■ What to produce ■
The answer should consist of all the records, copied exactly.

___

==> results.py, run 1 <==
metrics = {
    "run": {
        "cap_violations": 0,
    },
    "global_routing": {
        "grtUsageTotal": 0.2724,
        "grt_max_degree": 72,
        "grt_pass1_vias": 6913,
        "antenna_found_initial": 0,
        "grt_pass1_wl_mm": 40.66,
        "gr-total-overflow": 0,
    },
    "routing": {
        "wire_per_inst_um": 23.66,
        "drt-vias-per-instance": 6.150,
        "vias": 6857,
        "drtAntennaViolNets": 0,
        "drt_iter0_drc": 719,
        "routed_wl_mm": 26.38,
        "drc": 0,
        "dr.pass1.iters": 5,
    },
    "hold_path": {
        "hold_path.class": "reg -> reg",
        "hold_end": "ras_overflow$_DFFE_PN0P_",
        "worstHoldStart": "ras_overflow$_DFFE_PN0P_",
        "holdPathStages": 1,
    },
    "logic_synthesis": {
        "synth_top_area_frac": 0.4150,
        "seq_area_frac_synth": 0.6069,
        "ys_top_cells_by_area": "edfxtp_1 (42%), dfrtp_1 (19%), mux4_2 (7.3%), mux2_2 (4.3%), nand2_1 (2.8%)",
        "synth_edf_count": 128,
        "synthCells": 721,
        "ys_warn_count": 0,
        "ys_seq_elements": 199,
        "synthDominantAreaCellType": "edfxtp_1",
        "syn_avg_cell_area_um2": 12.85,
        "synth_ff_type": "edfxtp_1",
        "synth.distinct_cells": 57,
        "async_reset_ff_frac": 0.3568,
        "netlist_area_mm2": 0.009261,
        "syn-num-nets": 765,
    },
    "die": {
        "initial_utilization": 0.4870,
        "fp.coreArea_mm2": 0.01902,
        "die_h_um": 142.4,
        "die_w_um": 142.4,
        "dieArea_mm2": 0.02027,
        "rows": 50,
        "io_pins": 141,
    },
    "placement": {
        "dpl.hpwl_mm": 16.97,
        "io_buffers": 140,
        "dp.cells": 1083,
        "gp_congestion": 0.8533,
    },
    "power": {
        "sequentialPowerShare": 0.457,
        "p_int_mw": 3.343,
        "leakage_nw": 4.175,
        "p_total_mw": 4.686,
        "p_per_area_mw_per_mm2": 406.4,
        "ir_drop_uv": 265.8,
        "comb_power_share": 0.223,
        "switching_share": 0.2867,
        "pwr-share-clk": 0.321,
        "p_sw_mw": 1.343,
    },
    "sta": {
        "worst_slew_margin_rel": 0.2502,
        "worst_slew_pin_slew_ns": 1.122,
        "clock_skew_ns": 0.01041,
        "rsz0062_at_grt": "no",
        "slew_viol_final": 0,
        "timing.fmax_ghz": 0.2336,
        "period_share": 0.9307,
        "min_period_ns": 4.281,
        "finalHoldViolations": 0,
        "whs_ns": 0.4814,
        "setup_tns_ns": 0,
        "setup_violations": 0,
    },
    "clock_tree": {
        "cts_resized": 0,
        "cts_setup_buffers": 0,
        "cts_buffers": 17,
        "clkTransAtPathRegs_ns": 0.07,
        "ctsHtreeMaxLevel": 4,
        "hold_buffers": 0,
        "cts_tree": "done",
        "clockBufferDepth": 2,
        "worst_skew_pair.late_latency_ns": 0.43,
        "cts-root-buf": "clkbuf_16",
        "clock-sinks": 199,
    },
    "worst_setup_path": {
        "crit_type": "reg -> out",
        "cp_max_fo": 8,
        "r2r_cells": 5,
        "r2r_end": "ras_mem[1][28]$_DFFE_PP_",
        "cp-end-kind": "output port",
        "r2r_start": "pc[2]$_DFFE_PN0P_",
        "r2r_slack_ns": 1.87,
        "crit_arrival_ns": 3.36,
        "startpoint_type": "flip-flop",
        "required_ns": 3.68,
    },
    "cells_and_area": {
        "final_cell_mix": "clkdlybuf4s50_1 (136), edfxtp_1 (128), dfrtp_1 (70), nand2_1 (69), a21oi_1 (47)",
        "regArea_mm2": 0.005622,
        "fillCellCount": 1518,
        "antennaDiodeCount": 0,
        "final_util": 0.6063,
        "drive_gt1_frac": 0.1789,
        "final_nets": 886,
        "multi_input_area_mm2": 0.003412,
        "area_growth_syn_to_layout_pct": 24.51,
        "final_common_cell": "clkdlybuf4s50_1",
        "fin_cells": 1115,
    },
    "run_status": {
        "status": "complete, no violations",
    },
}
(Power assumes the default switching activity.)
`config.mk`:
```
export PLATFORM = sky130hd
export DESIGN_NAME = uart_receiver
export DESIGN_NICKNAME = d
export VERILOG_FILES = /design/src/rtl/uart_receiver.sv
export SDC_FILE = /design/constraint.sdc
export NUM_CORES = 1
export LEC_CHECK = 0
export ABC_AREA = 1
export ABC_CLOCK_PERIOD_IN_PS = 1500
export BUFFER_PORTS_ARGS = -buffer_cell sky130_fd_sc_hd__buf_4
export CORE_ASPECT_RATIO = 0.75
export CORE_MARGIN = 3
export CORE_UTILIZATION = 30
export DETAILED_ROUTE_END_ITERATION = 7
export PLACE_DENSITY = 0.49
export SYNTH_ARGS = -nofsm -noshare
export SYNTH_HDL_FRONTEND = slang
export SYNTH_SLANG_ARGS = --single-unit
export TNS_END_PERCENT = 100
```
`constraint.sdc`:
```
create_clock -name clk -period 1.5 [get_ports clk]
set_input_delay 0 -clock clk [delete_from_list [all_inputs] [get_ports clk]]
set_output_delay 0 -clock clk [all_outputs]
set_load 0.01 [all_outputs]
```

___

■ Output for this task ■
==> results.py, run 1 <==
metrics = {
    "run": {
        "cap_violations": 0,
    },
    "global_routing": {
        "grtUsageTotal": 0.2724,
        "grt_max_degree": 72,
        "grt_pass1_vias": 6913,
        "antenna_found_initial": 0,
        "grt_pass1_wl_mm": 40.66,
        "gr-total-overflow": 0,
    },
    "routing": {
        "wire_per_inst_um": 23.66,
        "drt-vias-per-instance": 6.150,
        "vias": 6857,
        "drtAntennaViolNets": 0,
        "drt_iter0_drc": 719,
        "routed_wl_mm": 26.38,
        "drc": 0,
        "dr.pass1.iters": 5,
    },
    "hold_path": {
        "hold_path.class": "reg -> reg",
        "hold_end": "ras_overflow$_DFFE_PN0P_",
        "worstHoldStart": "ras_overflow$_DFFE_PN0P_",
        "holdPathStages": 1,
    },
    "logic_synthesis": {
        "synth_top_area_frac": 0.4150,
        "seq_area_frac_synth": 0.6069,
        "ys_top_cells_by_area": "edfxtp_1 (42%), dfrtp_1 (19%), mux4_2 (7.3%), mux2_2 (4.3%), nand2_1 (2.8%)",
        "synth_edf_count": 128,
        "synthCells": 721,
        "ys_warn_count": 0,
        "ys_seq_elements": 199,
        "synthDominantAreaCellType": "edfxtp_1",
        "syn_avg_cell_area_um2": 12.85,
        "synth_ff_type": "edfxtp_1",
        "synth.distinct_cells": 57,
        "async_reset_ff_frac": 0.3568,
        "netlist_area_mm2": 0.009261,
        "syn-num-nets": 765,
    },
    "die": {
        "initial_utilization": 0.4870,
        "fp.coreArea_mm2": 0.01902,
        "die_h_um": 142.4,
        "die_w_um": 142.4,
        "dieArea_mm2": 0.02027,
        "rows": 50,
        "io_pins": 141,
    },
    "placement": {
        "dpl.hpwl_mm": 16.97,
        "io_buffers": 140,
        "dp.cells": 1083,
        "gp_congestion": 0.8533,
    },
    "power": {
        "sequentialPowerShare": 0.457,
        "p_int_mw": 3.343,
        "leakage_nw": 4.175,
        "p_total_mw": 4.686,
        "p_per_area_mw_per_mm2": 406.4,
        "ir_drop_uv": 265.8,
        "comb_power_share": 0.223,
        "switching_share": 0.2867,
        "pwr-share-clk": 0.321,
        "p_sw_mw": 1.343,
    },
    "sta": {
        "worst_slew_margin_rel": 0.2502,
        "worst_slew_pin_slew_ns": 1.122,
        "clock_skew_ns": 0.01041,
        "rsz0062_at_grt": "no",
        "slew_viol_final": 0,
        "timing.fmax_ghz": 0.2336,
        "period_share": 0.9307,
        "min_period_ns": 4.281,
        "finalHoldViolations": 0,
        "whs_ns": 0.4814,
        "setup_tns_ns": 0,
        "setup_violations": 0,
    },
    "clock_tree": {
        "cts_resized": 0,
        "cts_setup_buffers": 0,
        "cts_buffers": 17,
        "clkTransAtPathRegs_ns": 0.07,
        "ctsHtreeMaxLevel": 4,
        "hold_buffers": 0,
        "cts_tree": "done",
        "clockBufferDepth": 2,
        "worst_skew_pair.late_latency_ns": 0.43,
        "cts-root-buf": "clkbuf_16",
        "clock-sinks": 199,
    },
    "worst_setup_path": {
        "crit_type": "reg -> out",
        "cp_max_fo": 8,
        "r2r_cells": 5,
        "r2r_end": "ras_mem[1][28]$_DFFE_PP_",
        "cp-end-kind": "output port",
        "r2r_start": "pc[2]$_DFFE_PN0P_",
        "r2r_slack_ns": 1.87,
        "crit_arrival_ns": 3.36,
        "startpoint_type": "flip-flop",
        "required_ns": 3.68,
    },
    "cells_and_area": {
        "final_cell_mix": "clkdlybuf4s50_1 (136), edfxtp_1 (128), dfrtp_1 (70), nand2_1 (69), a21oi_1 (47)",
        "regArea_mm2": 0.005622,
        "fillCellCount": 1518,
        "antennaDiodeCount": 0,
        "final_util": 0.6063,
        "drive_gt1_frac": 0.1789,
        "final_nets": 886,
        "multi_input_area_mm2": 0.003412,
        "area_growth_syn_to_layout_pct": 24.51,
        "final_common_cell": "clkdlybuf4s50_1",
        "fin_cells": 1115,
    },
    "run_status": {
        "status": "complete, no violations",
    },
}
(Power assumes the default switching activity.)
`config.mk`:
```
export PLATFORM = sky130hd
export DESIGN_NAME = uart_receiver
export DESIGN_NICKNAME = d
export VERILOG_FILES = /design/src/rtl/uart_receiver.sv
export SDC_FILE = /design/constraint.sdc
export NUM_CORES = 1
export LEC_CHECK = 0
export ABC_AREA = 1
export ABC_CLOCK_PERIOD_IN_PS = 1500
export BUFFER_PORTS_ARGS = -buffer_cell sky130_fd_sc_hd__buf_4
export CORE_ASPECT_RATIO = 0.75
export CORE_MARGIN = 3
export CORE_UTILIZATION = 30
export DETAILED_ROUTE_END_ITERATION = 7
export PLACE_DENSITY = 0.49
export SYNTH_ARGS = -nofsm -noshare
export SYNTH_HDL_FRONTEND = slang
export SYNTH_SLANG_ARGS = --single-unit
export TNS_END_PERCENT = 100
```
`constraint.sdc`:
```
create_clock -name clk -period 1.5 [get_ports clk]
set_input_delay 0 -clock clk [delete_from_list [all_inputs] [get_ports clk]]
set_output_delay 0 -clock clk [all_outputs]
set_load 0.01 [all_outputs]
```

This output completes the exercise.